La memoria enturbia y disocia, se pregunta sorprendida: ¿esto realmente ocurrió alguna vez? ¿Nadie vio los cuerpos caer al río? ¿Nadie vio la devastación? Si los desaparecedores y los desaparecidos la vieron, ¿por qué nadie quiso ver esa postal otra vez, tal vez por primera-última vez? Entonces, en el nuevo fin de ciclo, cuando todo terminaba y Charly García anunciaba su homenaje a las víctimas de la dictadura en forma brutal y apasionada –arrojar maniquíes al Río de la Plata en medio de su recital– el debate fue nacional, con voces a favor y voces en contra y voces en el medio. La imagen patética y el miedo pánico abordaron a unos y develaron a otros. Eso ya había pasado, eso seguía pasando –los desaparecidos desaparecen todos los días– y latía en libros morbosos taquilleros, y en tv arrepentida y en juicios allende los mares… Era el resumen perfecto de lo perpetrado por todes… ¿por qué no verlo mientras sucede? La paradoja de la muerte es inevitable; se impone, y somos su cuerpo ejecutor y víctima cuando nos falta razón o nos sobra patria –que es más o menos la misma estupidez–. Y horrorizados de fanatismos patriarcales e ilusiones añejas caemos en la cuenta de que somos algo imaginario al fin, entonces no. ¿Porqué ser tan salvaje en la memoria permanente de la muerte, en este país de desaparecidos sin nombre?

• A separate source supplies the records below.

File: config.mk
export PLATFORM = sky130hd
export DESIGN_NAME = ip_port_byte_accounting_flat
export DESIGN_NICKNAME = d
export VERILOG_FILES = /design/src/rtl/core/ipba_pkg.sv /design/src/rtl/core/ipba_stream_if.sv /design/src/rtl/core/ip_port_byte_accounting.sv /design/src/flat_wrapper.sv
export SDC_FILE = /design/constraint.sdc
export NUM_CORES = 2
export LEC_CHECK = 0
export ABC_CLOCK_PERIOD_IN_PS = 10100
export BUFFER_PORTS_ARGS = -buffer_cell sky130_fd_sc_hd__clkbuf_2
export CAP_MARGIN = 0
export CORE_UTILIZATION = 45
export CTS_CLUSTER_SIZE = 20
export DETAILED_ROUTE_END_ITERATION = 10
export PLACE_DENSITY = 0.61
export SLEW_MARGIN = 5
export SYNTH_ARGS = -nofsm -noshare
export SYNTH_HDL_FRONTEND = slang
export SYNTH_SLANG_ARGS = --single-unit
File: constraint.sdc
create_clock -name clk -period 10.1 [get_ports clk]
set_clock_uncertainty 0.15 [all_clocks]
set_input_delay 1.01 -clock clk [delete_from_list [all_inputs] [get_ports clk]]
set_output_delay 1.01 -clock clk [all_outputs]
set_load 0.05 [all_outputs]
File: src/rtl/core/ipba_pkg.sv
// ----------------------------------------------------------------------------
// ipba_pkg
// Shared types and codes for the IP address and port byte accounting block.
// ----------------------------------------------------------------------------
package ipba_pkg;

	localparam int CFG_IDX_W  = 1;
	localparam int CFG_DATA_W = 32;

	localparam logic [CFG_IDX_W-1:0] REG_OWN_IP_ADDR      = 1'd0;
	localparam logic [CFG_IDX_W-1:0] REG_OWN_CHECK_ENABLE = 1'd1;

	localparam logic OP_ACCOUNT = 1'b0;
	localparam logic OP_EXPORT  = 1'b1;

	typedef logic [1:0] kind_t;
	localparam kind_t KIND_ADDR  = 2'd0;
	localparam kind_t KIND_PORT  = 2'd1;
	localparam kind_t KIND_EMPTY = 2'd2;

	typedef struct packed {
		logic        operation;
		logic [31:0] src_ip_addr;
		logic [31:0] dst_ip_addr;
		logic [15:0] src_tcp_port;
		logic [15:0] dst_tcp_port;
		logic [15:0] payload_len;
	} in_word_t;

	typedef struct packed {
		kind_t       record_kind;
		logic [31:0] record_key;
		logic [31:0] byte_total;
		logic        last;
	} out_word_t;

endpackage

File: src/rtl/core/ipba_stream_if.sv
// ----------------------------------------------------------------------------
// ipba_stream_if
// Valid/ready stream channel carrying one word per handshake.
// ----------------------------------------------------------------------------
interface ipba_stream_if #(
	parameter type word_t = logic
) ();
	logic  valid;
	logic  ready;
	word_t data;

	modport source (output valid, output data, input ready);
	modport sink (input valid, input data, output ready);
endinterface

File: src/rtl/core/ip_port_byte_accounting.sv
// ----------------------------------------------------------------------------
// ip_port_byte_accounting
// Per-packet byte accounting over an address table and a port table.
// ----------------------------------------------------------------------------
// Account word: accept, then a lookup and a count write-back step for the
// source and then the destination keys, both tables in parallel, as the
// count memories have a registered read. Export word: each record is read,
// then loaded into the output stage, which waits while records are stalled.
// Skipped account words do no lookup. Reset clears the fill counts, the state
// and the output stage; the tables need no clearing pass.
// ----------------------------------------------------------------------------
module ip_port_byte_accounting import ipba_pkg::*; #(
	parameter int ADDR_ENTRIES = 16,
	parameter int PORT_ENTRIES = 16
) (
	input  logic                  clk,
	input  logic                  arst_n,
	ipba_stream_if.sink           items,
	ipba_stream_if.source         records,
	input  logic                  wr_en,
	input  logic [CFG_IDX_W-1:0]  wr_index,
	input  logic [CFG_DATA_W-1:0] wr_data
);

	localparam int AIW = $clog2(ADDR_ENTRIES);
	localparam int ACW = $clog2(ADDR_ENTRIES + 1);
	localparam int PIW = $clog2(PORT_ENTRIES);
	localparam int PCW = $clog2(PORT_ENTRIES + 1);
	localparam int XW  = (ACW > PCW) ? ACW : PCW;

	typedef enum logic [2:0] {
		ST_IDLE,
		ST_LOOK,
		ST_UPD,
		ST_EX_RD,
		ST_EX_WR,
		ST_EX_EMPTY
	} state_t;

	state_t          state_q;
	logic            step_q;
	logic [31:0]     own_ip_q;
	logic            own_en_q;
	in_word_t        item_q;
	out_word_t       out_q;
	logic            out_valid_q;

	logic [31:0]     addr_keys_q [ADDR_ENTRIES];
	logic [15:0]     port_keys_q [PORT_ENTRIES];
	logic [31:0]     addr_cnt_mem [ADDR_ENTRIES];
	logic [31:0]     port_cnt_mem [PORT_ENTRIES];
	logic [ACW-1:0]  addr_used_q;
	logic [PCW-1:0]  port_used_q;
	logic [31:0]     addr_rd_q;
	logic [31:0]     port_rd_q;
	logic            a_upd_q;
	logic            p_upd_q;
	logic [AIW-1:0]  a_idx_q;
	logic [PIW-1:0]  p_idx_q;
	logic            ex_port_q;
	logic [XW-1:0]   ex_idx_q;

	logic [31:0]     a_key;
	logic [15:0]     p_key;
	logic            a_hit;
	logic            p_hit;
	logic [AIW-1:0]  a_hidx;
	logic [PIW-1:0]  p_hidx;
	logic            a_room;
	logic            p_room;
	logic            skip;
	logic            out_free;
	logic            out_load;
	logic [XW-1:0]   ex_nxt;
	logic            ex_end_a;
	logic            ex_end_p;
	logic            ex_last;
	out_word_t       ex_rec;

	logic            a_we;
	logic [AIW-1:0]  a_waddr;
	logic [31:0]     a_wdata;
	logic            a_re;
	logic [AIW-1:0]  a_raddr;
	logic            p_we;
	logic [PIW-1:0]  p_waddr;
	logic [31:0]     p_wdata;
	logic            p_re;
	logic [PIW-1:0]  p_raddr;

	assign items.ready   = (state_q == ST_IDLE);
	assign records.valid = out_valid_q;
	assign records.data  = out_q;
	assign out_free      = !out_valid_q || records.ready;
	assign out_load      = out_free && (state_q inside {ST_EX_WR, ST_EX_EMPTY});

	assign skip = (own_en_q && (items.data.src_ip_addr == own_ip_q ||
		items.data.dst_ip_addr == own_ip_q)) || (items.data.payload_len == 16'd0);

	assign a_key  = step_q ? item_q.dst_ip_addr : item_q.src_ip_addr;
	assign p_key  = step_q ? item_q.dst_tcp_port : item_q.src_tcp_port;
	assign a_room = addr_used_q < ACW'(ADDR_ENTRIES);
	assign p_room = port_used_q < PCW'(PORT_ENTRIES);

	always_comb begin
		a_hit  = 1'b0;
		a_hidx = '0;
		for (int i = 0; i < ADDR_ENTRIES; i++) begin
			if (ACW'(i) < addr_used_q && addr_keys_q[i] == a_key) begin
				a_hit  = 1'b1;
				a_hidx = a_hidx | AIW'(i);
			end
		end
	end

	always_comb begin
		p_hit  = 1'b0;
		p_hidx = '0;
		for (int i = 0; i < PORT_ENTRIES; i++) begin
			if (PCW'(i) < port_used_q && port_keys_q[i] == p_key) begin
				p_hit  = 1'b1;
				p_hidx = p_hidx | PIW'(i);
			end
		end
	end

	// count memory access: append or read in lookup, write back in update, read in export
	always_comb begin
		a_we    = 1'b0;
		a_waddr = addr_used_q[AIW-1:0];
		a_wdata = {16'd0, item_q.payload_len};
		a_re    = 1'b0;
		a_raddr = a_hidx;
		p_we    = 1'b0;
		p_waddr = port_used_q[PIW-1:0];
		p_wdata = {16'd0, item_q.payload_len};
		p_re    = 1'b0;
		p_raddr = p_hidx;
		case (state_q)
			ST_LOOK: begin
				a_we = !a_hit && a_room;
				a_re = a_hit;
				p_we = !p_hit && p_room;
				p_re = p_hit;
			end
			ST_UPD: begin
				a_we    = a_upd_q;
				a_waddr = a_idx_q;
				a_wdata = addr_rd_q + {16'd0, item_q.payload_len};
				p_we    = p_upd_q;
				p_waddr = p_idx_q;
				p_wdata = port_rd_q + {16'd0, item_q.payload_len};
			end
			ST_EX_RD: begin
				a_re    = !ex_port_q;
				a_raddr = ex_idx_q[AIW-1:0];
				p_re    = ex_port_q;
				p_raddr = ex_idx_q[PIW-1:0];
			end
			default: begin
			end
		endcase
	end

	always_ff @(posedge clk) begin
		if (a_we) begin
			addr_cnt_mem[a_waddr] <= a_wdata;
		end
		if (a_re) begin
			addr_rd_q <= addr_cnt_mem[a_raddr];
		end
		if (p_we) begin
			port_cnt_mem[p_waddr] <= p_wdata;
		end
		if (p_re) begin
			port_rd_q <= port_cnt_mem[p_raddr];
		end
	end

	always_ff @(posedge clk) begin
		if (items.valid && items.ready) begin
			item_q <= items.data;
		end
		if (state_q == ST_LOOK) begin
			a_idx_q <= a_hidx;
			p_idx_q <= p_hidx;
			if (!a_hit && a_room) begin
				addr_keys_q[addr_used_q[AIW-1:0]] <= a_key;
			end
			if (!p_hit && p_room) begin
				port_keys_q[port_used_q[PIW-1:0]] <= p_key;
			end
		end
	end

	assign ex_nxt   = ex_idx_q + XW'(1);
	assign ex_end_a = !ex_port_q && ex_nxt == XW'(addr_used_q);
	assign ex_end_p = ex_port_q && ex_nxt == XW'(port_used_q);
	assign ex_last  = ex_end_p || (ex_end_a && port_used_q == '0);

	always_comb begin
		ex_rec.last = ex_last;
		if (ex_port_q) begin
			ex_rec.record_kind = KIND_PORT;
			ex_rec.record_key  = {16'd0, port_keys_q[ex_idx_q[PIW-1:0]]};
			ex_rec.byte_total  = port_rd_q;
		end else begin
			ex_rec.record_kind = KIND_ADDR;
			ex_rec.record_key  = addr_keys_q[ex_idx_q[AIW-1:0]];
			ex_rec.byte_total  = addr_rd_q;
		end
	end

	always_ff @(posedge clk or negedge arst_n) begin
		if (!arst_n) begin
			own_ip_q <= '0;
			own_en_q <= 1'b0;
		end else if (wr_en) begin
			case (wr_index)
				REG_OWN_IP_ADDR:      own_ip_q <= wr_data;
				REG_OWN_CHECK_ENABLE: own_en_q <= wr_data[0];
				default: begin
				end
			endcase
		end
	end

	always_ff @(posedge clk or negedge arst_n) begin
		if (!arst_n) begin
			state_q     <= ST_IDLE;
			step_q      <= 1'b0;
			addr_used_q <= '0;
			port_used_q <= '0;
			a_upd_q     <= 1'b0;
			p_upd_q     <= 1'b0;
			ex_port_q   <= 1'b0;
			ex_idx_q    <= '0;
			out_valid_q <= 1'b0;
			out_q       <= '0;
		end else begin
			if (out_load) begin
				out_valid_q <= 1'b1;
			end else if (records.ready) begin
				out_valid_q <= 1'b0;
			end
			case (state_q)
				ST_IDLE: begin
					if (items.valid) begin
						if (items.data.operation == OP_EXPORT) begin
							ex_idx_q  <= '0;
							ex_port_q <= (addr_used_q == '0);
							if (addr_used_q == '0 && port_used_q == '0) begin
								state_q <= ST_EX_EMPTY;
							end else begin
								state_q <= ST_EX_RD;
							end
						end else if (!skip) begin
							step_q  <= 1'b0;
							state_q <= ST_LOOK;
						end
					end
				end
				ST_LOOK: begin
					a_upd_q <= a_hit;
					p_upd_q <= p_hit;
					if (!a_hit && a_room) begin
						addr_used_q <= addr_used_q + ACW'(1);
					end
					if (!p_hit && p_room) begin
						port_used_q <= port_used_q + PCW'(1);
					end
					state_q <= ST_UPD;
				end
				ST_UPD: begin
					if (!step_q) begin
						step_q  <= 1'b1;
						state_q <= ST_LOOK;
					end else begin
						state_q <= ST_IDLE;
					end
				end
				ST_EX_RD: begin
					state_q <= ST_EX_WR;
				end
				ST_EX_WR: begin
					if (out_free) begin
						out_q <= ex_rec;
						if (ex_last) begin
							addr_used_q <= '0;
							port_used_q <= '0;
							state_q     <= ST_IDLE;
						end else if (ex_end_a) begin
							ex_port_q <= 1'b1;
							ex_idx_q  <= '0;
							state_q   <= ST_EX_RD;
						end else begin
							ex_idx_q <= ex_nxt;
							state_q  <= ST_EX_RD;
						end
					end
				end
				ST_EX_EMPTY: begin
					if (out_free) begin
						out_q.record_kind  <= KIND_EMPTY;
						out_q.record_key   <= '0;
						out_q.byte_total   <= '0;
						out_q.last         <= 1'b1;
						state_q            <= ST_IDLE;
					end
				end
				default: begin
					state_q <= ST_IDLE;
				end
			endcase
		end
	end

endmodule

File: src/flat_wrapper.sv
// flat-port wrapper written by rule: the top's interface ports become plain ports
module ip_port_byte_accounting_flat import ipba_pkg::*;
#(
	parameter int ADDR_ENTRIES = 16,
	parameter int PORT_ENTRIES = 16
)
  (clk, arst_n, wr_en, wr_index, wr_data, items_valid, items_data, items_ready, records_valid, records_data, records_ready);
  ipba_stream_if #(.word_t(in_word_t)) items_i ();
  ipba_stream_if #(.word_t(out_word_t)) records_i ();
  input  logic clk;
  input  logic arst_n;
  input  logic wr_en;
  input  logic [CFG_IDX_W-1:0] wr_index;
  input  logic [CFG_DATA_W-1:0] wr_data;
  input wire logic [$bits(items_i.valid)-1:0] items_valid;
  input wire logic [$bits(items_i.data)-1:0] items_data;
  output wire logic [$bits(items_i.ready)-1:0] items_ready;
  output wire logic [$bits(records_i.valid)-1:0] records_valid;
  output wire logic [$bits(records_i.data)-1:0] records_data;
  input wire logic [$bits(records_i.ready)-1:0] records_ready;
  assign items_i.valid = items_valid;
  assign items_i.data = items_data;
  assign items_ready = items_i.ready;
  assign records_valid = records_i.valid;
  assign records_data = records_i.data;
  assign records_i.ready = records_ready;
  ip_port_byte_accounting #(.ADDR_ENTRIES(ADDR_ENTRIES), .PORT_ENTRIES(PORT_ENTRIES)) u_core (.clk(clk), .arst_n(arst_n), .items(items_i), .records(records_i), .wr_en(wr_en), .wr_index(wr_index), .wr_data(wr_data));
endmodule
After elaboration in Yosys (flattened, before gate mapping)

Memory sizes are Yosys's and may differ from the RTL's. A register that Yosys moved wholly into a read port is not among the register bits.
Index checks and enable logic that the tools add are counted.

Reductions and logical operators: 67
Equality and inequality tests: 53
Shift operators: 0
Div/mod/pow operators: 0
Add/subtract/negate cells: 5
$mul: 0
Mux-type cells: 121
Magnitude comparators: 34
Bitwise operators: 1

Operators by type and width:

| operator                                                             | count |
|---|---|
| 32-bit == test                                                       | 18 |
| 16-bit == test                                                       | 16 |
| 67-bit 2-to-1 mux                                                    | 2 |
| 67-bit one-hot mux with 2 select lines                               | 1 |
| 32-bit 2-to-1 mux                                                    | 3 |
| 4-bit by 5-bit < comparator with 1-bit output (first input constant) | 16 |
| 4-bit 2-to-1 mux                                                     | 20 |
| 65-bit 2-to-1 mux                                                    | 1 |
| 32-bit by 16-bit adder with 32-bit output                            | 2 |
| 1-bit 2-to-1 mux                                                     | 55 |
| 5-bit 2-to-1 mux                                                     | 9 |
| 3-bit 2-to-1 mux                                                     | 14 |
| 1-bit logical AND                                                    | 41 |
| 3-bit by 5-bit < comparator with 1-bit output (first input constant) | 8 |
| 5-bit one-hot mux with 2 select lines                                | 3 |
| 1-bit by 5-bit < comparator with 1-bit output (first input constant) | 4 |
| 2-bit by 5-bit < comparator with 1-bit output (first input constant) | 4 |
| 3-bit one-hot mux with 6 select lines                                | 1 |
| 16-bit zero test                                                     | 1 |
| 16-bit 2-to-1 mux                                                    | 1 |
| 4-bit AND reduction                                                  | 4 |
| 5-bit by 1-bit adder with 5-bit output (second input constant)       | 3 |
| 2-bit by 1-bit != test with 1-bit output (second input constant)     | 6 |
| 1-bit one-hot mux with 2 select lines                                | 6 |
| 18 further kinds                                                     | 42 |

Memory bits (read-only): 0
Bits in writable memories: 1,792
Bits in latches: 0
Output and inout port bits: 69
Memories kept: 4
Bits of input ports: 151
Word-level logic and storage cells: 307
Bits in registers: 243

Memory list:

| name                | words | bits a word | rd ports | clocked after memory_dff | write ports | line                          | source |
|---|---|---|---|---|---|---|---|
| u_core.addr_cnt_mem | 16    | 32          | 1        | 1                        | 1           | ip_port_byte_accounting.sv:50 | `logic [31:0] addr_cnt_mem [ADDR_ENTRIES];` |
| u_core.addr_keys_q  | 16    | 32          | 17       | 0                        | 1           | ip_port_byte_accounting.sv:48 | `logic [31:0] addr_keys_q [ADDR_ENTRIES];` |
| u_core.port_cnt_mem | 16    | 32          | 1        | 1                        | 1           | ip_port_byte_accounting.sv:51 | `logic [31:0] port_cnt_mem [PORT_ENTRIES];` |
| u_core.port_keys_q  | 16    | 16          | 17       | 0                        | 1           | ip_port_byte_accounting.sv:49 | `logic [15:0] port_keys_q [PORT_ENTRIES];` |

Logic depth before layout (Yosys ltp)

Word-level depth: 24
Gate-level depth with buffers: 18
Gate-level depth less buffers: 14

Worst setup path after synthesis

Ideal clock, no wire load.

Path kind: register -> register
From: reg u_core.step_q
To: mem u_core.addr_keys_q[0][0] (enable)
Stages on the path, launching flop included: 15
Path slack: 4,311 ps
Buffers on the path: 4
Clock period less this slack: 5,789 ps
Library setup time: 461 ps
Data required time: 9,489 ps
Data arrival time: 5,178 ps
Cells stage by stage: dfrtp_1 > buf_2 > buf_12 > buf_8 > mux2i_4 > buf_2 > xnor2_1 > nor4_1 > nand4_1 > nor3_1 > nor4_1 > nand4_1 > nor4_4 > nand2_1 > nor3_1

Word-level cells in the longest chain between the ends: 24
Elaborated cells on any way between the ends: 54
Those cells by class: eq/ne: 16; mux: 20; reduce/logical: 18

Ends and longest elaborated chain:

| element                                  | line                           | source |
|---|---|---|
| start, declared                          | ip_port_byte_accounting.sv:41  | `logic step_q;` |
| start signal, assigned                   | ip_port_byte_accounting.sv:231 | `step_q <= 1'b0;` |
| start signal, assigned                   | ip_port_byte_accounting.sv:258 | `step_q <= 1'b0;` |
| start signal, assigned                   | ip_port_byte_accounting.sv:276 | `step_q <= 1'b1;` |
| 32-bit 2-to-1 mux *                      | ip_port_byte_accounting.sv:100 | `assign a_key = step_q ? item_q.dst_ip_addr : item_q.src_ip_addr;` |
| 32-bit == test                           | ip_port_byte_accounting.sv:109 | `if (ACW'(i) < addr_used_q && addr_keys_q[i] == a_key) begin` |
| 1-bit logical AND                        | ip_port_byte_accounting.sv:109 |  |
| 1-bit 2-to-1 mux (15 in series)          | ip_port_byte_accounting.sv:109 |  |
| 1-bit 2-to-1 mux *                       | ip_port_byte_accounting.sv:109 |  |
| 1-bit zero test *                        | ip_port_byte_accounting.sv:187 | `if (!a_hit && a_room) begin` |
| 1-bit logical AND *                      | ip_port_byte_accounting.sv:187 |  |
| 1-bit 2-to-1 mux *                       | ip_port_byte_accounting.sv:187 |  |
| 1-bit 2-to-1 mux *                       | ip_port_byte_accounting.sv:184 | `if (state_q == ST_LOOK) begin` |
| 1-bit 2-to-1 mux (implied by the code) * | ip_port_byte_accounting.sv:188 | `addr_keys_q[addr_used_q[AIW-1:0]] <= a_key;` |
| end, declared                            | ip_port_byte_accounting.sv:48  |  |

Every way passes the cells marked *; elsewhere a longest branch is shown, timed or not.

Worst setup path after layout

From: reg u_core.step_q
To: mem u_core.addr_cnt_mem[8][2] (enable)

Word-level cells in the longest chain between the ends: 24
Elaborated cells on any way between the ends: 54
Those cells by class: eq/ne: 16; mux: 20; reduce/logical: 18

Ends and longest elaborated chain:

| element                                  | line                           | source |
|---|---|---|
| 32-bit 2-to-1 mux *                      | ip_port_byte_accounting.sv:100 |  |
| 32-bit == test                           | ip_port_byte_accounting.sv:109 |  |
| 1-bit logical AND                        | ip_port_byte_accounting.sv:109 |  |
| 1-bit 2-to-1 mux (15 in series)          | ip_port_byte_accounting.sv:109 |  |
| 1-bit 2-to-1 mux *                       | ip_port_byte_accounting.sv:109 |  |
| 1-bit zero test *                        | ip_port_byte_accounting.sv:141 | `a_we = !a_hit && a_room;` |
| 1-bit logical AND *                      | ip_port_byte_accounting.sv:141 |  |
| 1-bit one-hot mux with 2 select lines *  | ip_port_byte_accounting.sv:139 | `case (state_q)` |
| 1-bit 2-to-1 mux *                       | ip_port_byte_accounting.sv:166 | `if (a_we) begin` |
| 1-bit 2-to-1 mux (implied by the code) * | ip_port_byte_accounting.sv:167 | `addr_cnt_mem[a_waddr] <= a_wdata;` |
| end, declared                            | ip_port_byte_accounting.sv:50  |  |

Marked as above.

Hablaron todes: las Madres coincidieron por primera (y única) vez en la deserción de la razón con semejante homenaje; la Fuerza Aérea sacó un comunicado –imperdible– recordando “la prohibición vigente de arrojar objetos al río”; los buenos y los muy buenos, ante la duda, dieron la razón a Madres y Abuelas; y los menos buenos asestaron golpes bajos señalando los “límites del arte”.
A la postre, Charly desistió de los maniquíes (mas no del homenaje); Hebe igual lo insultó, Videla siguió en su casa durmiendo, Menem siguió amagando con irse… Y los cuerpos ahí, cayendo, siempre vivos al río tanguero, volando como una postal infinita que nadie quería ver (otra vez) pero que todos recibimos contentes en su momento, sin maniquíes, en carne y hueso. La patria es una triste y lamentable ilusión, destinada a convivir hasta el fin de su existencia –algo tan posible como su existencia misma– con la ilusión que la quiere destruir: los cuerpos que la habitan.